* [Saved data entries]:
•••
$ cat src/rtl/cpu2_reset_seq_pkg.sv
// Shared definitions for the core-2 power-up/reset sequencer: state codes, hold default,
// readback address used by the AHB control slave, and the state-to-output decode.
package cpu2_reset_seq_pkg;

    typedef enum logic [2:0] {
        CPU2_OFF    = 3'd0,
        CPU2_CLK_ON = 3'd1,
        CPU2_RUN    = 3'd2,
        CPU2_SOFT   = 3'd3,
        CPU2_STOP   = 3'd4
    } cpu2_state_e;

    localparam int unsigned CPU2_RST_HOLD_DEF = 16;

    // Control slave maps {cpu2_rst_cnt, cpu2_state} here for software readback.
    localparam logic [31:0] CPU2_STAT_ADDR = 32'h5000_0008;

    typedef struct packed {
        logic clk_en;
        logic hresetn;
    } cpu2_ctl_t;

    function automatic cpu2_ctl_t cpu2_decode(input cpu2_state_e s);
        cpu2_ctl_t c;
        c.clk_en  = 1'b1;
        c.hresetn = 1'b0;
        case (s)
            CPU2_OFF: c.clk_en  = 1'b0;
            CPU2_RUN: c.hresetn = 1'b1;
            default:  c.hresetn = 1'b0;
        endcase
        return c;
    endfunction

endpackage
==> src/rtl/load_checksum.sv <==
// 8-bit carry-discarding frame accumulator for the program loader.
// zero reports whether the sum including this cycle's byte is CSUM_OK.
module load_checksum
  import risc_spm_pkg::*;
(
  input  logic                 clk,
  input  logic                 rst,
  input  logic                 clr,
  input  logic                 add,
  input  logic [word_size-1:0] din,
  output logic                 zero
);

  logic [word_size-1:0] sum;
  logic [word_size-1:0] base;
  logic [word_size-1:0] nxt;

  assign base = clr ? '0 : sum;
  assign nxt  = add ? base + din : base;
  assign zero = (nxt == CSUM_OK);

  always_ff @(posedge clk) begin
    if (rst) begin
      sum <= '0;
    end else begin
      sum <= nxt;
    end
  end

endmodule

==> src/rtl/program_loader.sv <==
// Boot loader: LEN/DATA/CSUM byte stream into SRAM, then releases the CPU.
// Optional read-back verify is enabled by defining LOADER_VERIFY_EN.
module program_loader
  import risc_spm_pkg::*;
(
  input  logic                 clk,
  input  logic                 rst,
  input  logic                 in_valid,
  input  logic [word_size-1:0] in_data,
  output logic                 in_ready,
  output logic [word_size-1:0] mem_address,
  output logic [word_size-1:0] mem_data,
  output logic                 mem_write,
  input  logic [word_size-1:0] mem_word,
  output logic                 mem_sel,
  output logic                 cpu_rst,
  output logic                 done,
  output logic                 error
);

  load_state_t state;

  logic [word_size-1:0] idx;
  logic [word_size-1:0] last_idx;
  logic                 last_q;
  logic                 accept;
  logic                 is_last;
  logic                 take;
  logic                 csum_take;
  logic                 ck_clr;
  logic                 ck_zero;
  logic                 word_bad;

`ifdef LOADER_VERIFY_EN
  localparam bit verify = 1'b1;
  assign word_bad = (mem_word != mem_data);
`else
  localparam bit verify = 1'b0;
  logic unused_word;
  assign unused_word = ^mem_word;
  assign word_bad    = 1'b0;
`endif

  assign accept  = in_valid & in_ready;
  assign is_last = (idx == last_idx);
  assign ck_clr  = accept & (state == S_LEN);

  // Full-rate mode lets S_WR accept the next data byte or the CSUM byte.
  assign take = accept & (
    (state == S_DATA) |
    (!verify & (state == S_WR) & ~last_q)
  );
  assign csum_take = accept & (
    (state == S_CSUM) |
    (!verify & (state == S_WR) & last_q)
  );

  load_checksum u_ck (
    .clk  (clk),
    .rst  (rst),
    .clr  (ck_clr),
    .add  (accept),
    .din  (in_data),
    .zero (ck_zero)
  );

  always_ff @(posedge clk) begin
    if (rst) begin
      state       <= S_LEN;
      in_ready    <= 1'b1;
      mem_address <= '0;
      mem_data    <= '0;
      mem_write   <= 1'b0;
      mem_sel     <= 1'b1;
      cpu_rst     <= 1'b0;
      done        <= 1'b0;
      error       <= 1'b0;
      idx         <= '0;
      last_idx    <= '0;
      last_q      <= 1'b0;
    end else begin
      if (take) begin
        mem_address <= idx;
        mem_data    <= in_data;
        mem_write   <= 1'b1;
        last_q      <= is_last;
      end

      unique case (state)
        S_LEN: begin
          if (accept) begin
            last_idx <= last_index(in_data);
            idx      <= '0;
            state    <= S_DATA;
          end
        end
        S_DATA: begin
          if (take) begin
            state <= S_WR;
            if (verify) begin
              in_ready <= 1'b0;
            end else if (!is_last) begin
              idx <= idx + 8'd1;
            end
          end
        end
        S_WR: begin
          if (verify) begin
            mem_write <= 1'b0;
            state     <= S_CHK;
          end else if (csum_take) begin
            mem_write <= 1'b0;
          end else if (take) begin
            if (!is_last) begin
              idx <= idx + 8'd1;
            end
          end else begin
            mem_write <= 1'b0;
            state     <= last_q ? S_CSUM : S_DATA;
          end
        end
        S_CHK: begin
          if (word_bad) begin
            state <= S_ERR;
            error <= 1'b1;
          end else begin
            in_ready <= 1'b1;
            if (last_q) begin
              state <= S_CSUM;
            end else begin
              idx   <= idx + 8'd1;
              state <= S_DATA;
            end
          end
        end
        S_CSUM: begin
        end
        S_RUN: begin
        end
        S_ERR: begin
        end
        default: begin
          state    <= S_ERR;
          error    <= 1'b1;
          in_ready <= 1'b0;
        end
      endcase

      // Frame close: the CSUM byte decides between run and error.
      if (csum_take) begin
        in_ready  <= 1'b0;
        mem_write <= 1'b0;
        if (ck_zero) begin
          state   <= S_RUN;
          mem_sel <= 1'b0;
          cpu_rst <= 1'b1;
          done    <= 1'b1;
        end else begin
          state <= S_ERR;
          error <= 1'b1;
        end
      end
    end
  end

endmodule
•••
* [Task goal]: What you return should be the lines from the beginning of the records through the one that contains "module program_loader", repeated exactly and with no additions.

* [Written solution]:
$ cat src/rtl/cpu2_reset_seq_pkg.sv
// Shared definitions for the core-2 power-up/reset sequencer: state codes, hold default,
// readback address used by the AHB control slave, and the state-to-output decode.
package cpu2_reset_seq_pkg;

    typedef enum logic [2:0] {
        CPU2_OFF    = 3'd0,
        CPU2_CLK_ON = 3'd1,
        CPU2_RUN    = 3'd2,
        CPU2_SOFT   = 3'd3,
        CPU2_STOP   = 3'd4
    } cpu2_state_e;

    localparam int unsigned CPU2_RST_HOLD_DEF = 16;

    // Control slave maps {cpu2_rst_cnt, cpu2_state} here for software readback.
    localparam logic [31:0] CPU2_STAT_ADDR = 32'h5000_0008;

    typedef struct packed {
        logic clk_en;
        logic hresetn;
    } cpu2_ctl_t;

    function automatic cpu2_ctl_t cpu2_decode(input cpu2_state_e s);
        cpu2_ctl_t c;
        c.clk_en  = 1'b1;
        c.hresetn = 1'b0;
        case (s)
            CPU2_OFF: c.clk_en  = 1'b0;
            CPU2_RUN: c.hresetn = 1'b1;
            default:  c.hresetn = 1'b0;
        endcase
        return c;
    endfunction

endpackage
==> src/rtl/load_checksum.sv <==
// 8-bit carry-discarding frame accumulator for the program loader.
// zero reports whether the sum including this cycle's byte is CSUM_OK.
module load_checksum
  import risc_spm_pkg::*;
(
  input  logic                 clk,
  input  logic                 rst,
  input  logic                 clr,
  input  logic                 add,
  input  logic [word_size-1:0] din,
  output logic                 zero
);

  logic [word_size-1:0] sum;
  logic [word_size-1:0] base;
  logic [word_size-1:0] nxt;

  assign base = clr ? '0 : sum;
  assign nxt  = add ? base + din : base;
  assign zero = (nxt == CSUM_OK);

  always_ff @(posedge clk) begin
    if (rst) begin
      sum <= '0;
    end else begin
      sum <= nxt;
    end
  end

endmodule

==> src/rtl/program_loader.sv <==
// Boot loader: LEN/DATA/CSUM byte stream into SRAM, then releases the CPU.
// Optional read-back verify is enabled by defining LOADER_VERIFY_EN.
module program_loader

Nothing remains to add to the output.